CVE-2026-60094 in Backup & Recovery
Summary
by MITRE • 07/09/2026
Vinchin Backup & Recovery through 9.0.0.86562 contains a heap buffer overflow vulnerability that allows unauthenticated remote attackers to cause process crash or memory corruption by sending a malformed TCP packet with an unchecked body_len field to the agentlink_server service. Attackers can craft a malicious packet that passes an attacker-controlled length directly to recv(), triggering a heap overflow of up to approximately 4 GiB and resulting in process crash or potential memory corruption.
Once again VulDB remains the best source for vulnerability data.
Analysis
by VulDB Data Team • 07/09/2026
This vulnerability exists within the Vinchin Backup & Recovery software version 9.0.0.86562 where the agentlink_server service fails to properly validate the body_len field in incoming TCP packets. The flaw represents a classic heap buffer overflow condition that occurs when an unchecked length parameter is used to determine buffer allocation size, creating a dangerous scenario where attacker-controlled data directly influences memory operations. The vulnerability specifically manifests when the recv() function receives a malformed packet containing an attacker-controlled body_len value, which bypasses normal input validation mechanisms and allows for arbitrary memory manipulation.
The technical implementation of this flaw follows CWE-121 heap-based buffer overflow patterns where memory is allocated based on user-supplied data without proper bounds checking. When the agentlink_server service processes the malicious TCP packet, it uses the unchecked body_len field to determine how much data to receive and store in heap memory. This creates an exploitable condition where attackers can control both the size of the buffer allocation and potentially overwrite adjacent memory regions, leading to process termination or more severe memory corruption that could be leveraged for code execution. The vulnerability's impact is amplified by the fact that no authentication is required to exploit this condition, making it particularly dangerous in networked environments.
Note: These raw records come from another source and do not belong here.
## config.mk

```make
export PLATFORM = sky130hd
export DESIGN_NAME = agpio_top
export DESIGN_NICKNAME = d
export VERILOG_FILES = /design/src/agpio_pkg.sv /design/src/agpio_top.sv /design/src/agpio_sync.sv
export VERILOG_INCLUDE_DIRS = /design/src
export SDC_FILE = /design/constraint.sdc
export NUM_CORES = 1
export LEC_CHECK = 0
export BUFFER_PORTS_ARGS = -buffer_cell sky130_fd_sc_hd__buf_2
export CAP_MARGIN = 20
export CORE_MARGIN = 4
export CORE_UTILIZATION = 46
export CTS_CLUSTER_DIAMETER = 60
export DETAILED_ROUTE_END_ITERATION = 10
export PLACE_DENSITY_LB_ADDON = 0.12
export SETUP_SLACK_MARGIN = 0.3
export SLEW_MARGIN = 20
export SYNTH_ARGS = -nofsm -noshare
export SYNTH_HDL_FRONTEND = slang
export SYNTH_SLANG_ARGS = --single-unit
```

## constraint.sdc

```tcl
create_clock -name core_clk -period 1.9 [get_ports core_clk]
set_clock_uncertainty 0.2 [all_clocks]
set_input_delay 0.095 -clock core_clk [delete_from_list [all_inputs] [get_ports core_clk]]
set_output_delay 0.095 -clock core_clk [all_outputs]
set_load 0.01 [all_outputs]
```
The operational consequences of this vulnerability extend beyond simple service disruption to potential system compromise and data integrity threats. Remote attackers can reliably crash the backup agent service without requiring any credentials or prior access to the system, effectively creating a denial-of-service vector that could impact critical backup operations and business continuity. In scenarios where the software is deployed in enterprise environments with extensive backup infrastructure, this vulnerability could be used to disrupt backup schedules, potentially leaving organizations vulnerable during critical recovery operations. The potential for memory corruption also opens pathways for advanced exploitation techniques that could lead to privilege escalation or arbitrary code execution depending on the system configuration and memory layout.
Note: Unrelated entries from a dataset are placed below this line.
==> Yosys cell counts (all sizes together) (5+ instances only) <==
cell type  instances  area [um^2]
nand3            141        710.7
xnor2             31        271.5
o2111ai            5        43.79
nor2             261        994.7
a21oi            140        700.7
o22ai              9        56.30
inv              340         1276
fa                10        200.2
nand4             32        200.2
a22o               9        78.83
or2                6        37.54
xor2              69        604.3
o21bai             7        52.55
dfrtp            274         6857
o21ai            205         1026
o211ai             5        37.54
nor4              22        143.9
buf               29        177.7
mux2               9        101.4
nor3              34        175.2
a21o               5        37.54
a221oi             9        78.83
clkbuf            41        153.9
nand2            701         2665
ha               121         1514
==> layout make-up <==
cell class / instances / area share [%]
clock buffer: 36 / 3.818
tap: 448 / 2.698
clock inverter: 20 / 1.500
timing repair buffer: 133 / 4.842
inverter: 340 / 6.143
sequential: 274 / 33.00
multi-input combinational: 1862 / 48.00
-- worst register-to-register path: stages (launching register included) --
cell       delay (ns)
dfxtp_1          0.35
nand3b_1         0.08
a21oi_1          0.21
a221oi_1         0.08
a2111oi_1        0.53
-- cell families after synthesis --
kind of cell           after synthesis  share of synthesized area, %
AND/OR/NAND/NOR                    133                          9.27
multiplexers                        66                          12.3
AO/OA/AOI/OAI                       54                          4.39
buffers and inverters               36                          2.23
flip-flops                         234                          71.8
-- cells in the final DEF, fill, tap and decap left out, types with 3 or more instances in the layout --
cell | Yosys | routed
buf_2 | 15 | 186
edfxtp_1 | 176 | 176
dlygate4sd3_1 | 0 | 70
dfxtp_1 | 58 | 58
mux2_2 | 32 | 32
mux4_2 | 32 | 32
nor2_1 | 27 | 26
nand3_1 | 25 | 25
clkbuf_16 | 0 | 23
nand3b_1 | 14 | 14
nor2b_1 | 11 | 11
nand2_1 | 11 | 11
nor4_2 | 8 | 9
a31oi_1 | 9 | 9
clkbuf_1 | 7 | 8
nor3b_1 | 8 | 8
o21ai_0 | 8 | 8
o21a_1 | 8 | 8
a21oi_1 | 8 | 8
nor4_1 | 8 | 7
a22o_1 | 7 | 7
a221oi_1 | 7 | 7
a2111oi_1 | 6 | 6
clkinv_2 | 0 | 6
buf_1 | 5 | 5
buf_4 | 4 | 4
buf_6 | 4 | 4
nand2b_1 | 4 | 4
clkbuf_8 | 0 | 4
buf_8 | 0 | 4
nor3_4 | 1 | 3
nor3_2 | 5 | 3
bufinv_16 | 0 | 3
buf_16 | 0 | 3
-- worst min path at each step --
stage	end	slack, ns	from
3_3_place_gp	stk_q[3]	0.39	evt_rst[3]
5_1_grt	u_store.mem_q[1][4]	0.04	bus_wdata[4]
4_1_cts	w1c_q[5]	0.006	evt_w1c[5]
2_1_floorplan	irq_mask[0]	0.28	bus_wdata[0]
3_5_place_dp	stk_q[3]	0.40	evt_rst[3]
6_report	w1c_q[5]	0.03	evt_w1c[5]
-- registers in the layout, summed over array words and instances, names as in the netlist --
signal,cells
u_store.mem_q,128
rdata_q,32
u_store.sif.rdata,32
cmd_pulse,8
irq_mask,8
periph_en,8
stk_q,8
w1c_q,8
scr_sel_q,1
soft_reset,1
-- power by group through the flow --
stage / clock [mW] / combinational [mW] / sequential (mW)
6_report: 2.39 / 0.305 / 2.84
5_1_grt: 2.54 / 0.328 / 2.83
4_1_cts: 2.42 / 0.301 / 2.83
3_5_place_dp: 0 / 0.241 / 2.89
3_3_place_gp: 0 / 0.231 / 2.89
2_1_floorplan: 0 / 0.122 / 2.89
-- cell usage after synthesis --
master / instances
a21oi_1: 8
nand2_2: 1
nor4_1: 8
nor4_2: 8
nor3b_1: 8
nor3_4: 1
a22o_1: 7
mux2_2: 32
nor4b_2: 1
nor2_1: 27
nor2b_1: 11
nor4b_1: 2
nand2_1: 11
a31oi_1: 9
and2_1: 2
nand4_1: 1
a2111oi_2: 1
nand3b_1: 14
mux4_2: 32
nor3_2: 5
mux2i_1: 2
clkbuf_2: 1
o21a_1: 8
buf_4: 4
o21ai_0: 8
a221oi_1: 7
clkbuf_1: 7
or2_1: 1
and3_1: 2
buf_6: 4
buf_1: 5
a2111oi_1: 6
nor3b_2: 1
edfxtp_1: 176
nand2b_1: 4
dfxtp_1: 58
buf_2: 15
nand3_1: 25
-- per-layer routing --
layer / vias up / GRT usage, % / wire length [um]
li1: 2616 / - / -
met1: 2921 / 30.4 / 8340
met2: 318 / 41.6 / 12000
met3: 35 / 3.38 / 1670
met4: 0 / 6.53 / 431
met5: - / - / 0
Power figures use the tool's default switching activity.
Mitigation strategies should focus on immediate patch application from the vendor as the primary defense mechanism, since this vulnerability affects core service functionality. Network segmentation and access control measures can help reduce exposure by limiting direct network access to the affected service ports, though this does not eliminate the remote attack surface entirely given the unauthenticated nature of the exploit. Implementing network-based intrusion detection systems that monitor for malformed TCP packets with suspicious body_len values could provide additional defensive layers. Organizations should also consider disabling unnecessary services and applying principle of least privilege configurations to minimize potential impact if exploitation occurs. The vulnerability aligns with ATT&CK technique T1203 (Exploitation for Client Execution) and represents a significant risk for environments relying on backup systems for disaster recovery planning, making proactive remediation essential for maintaining operational resilience.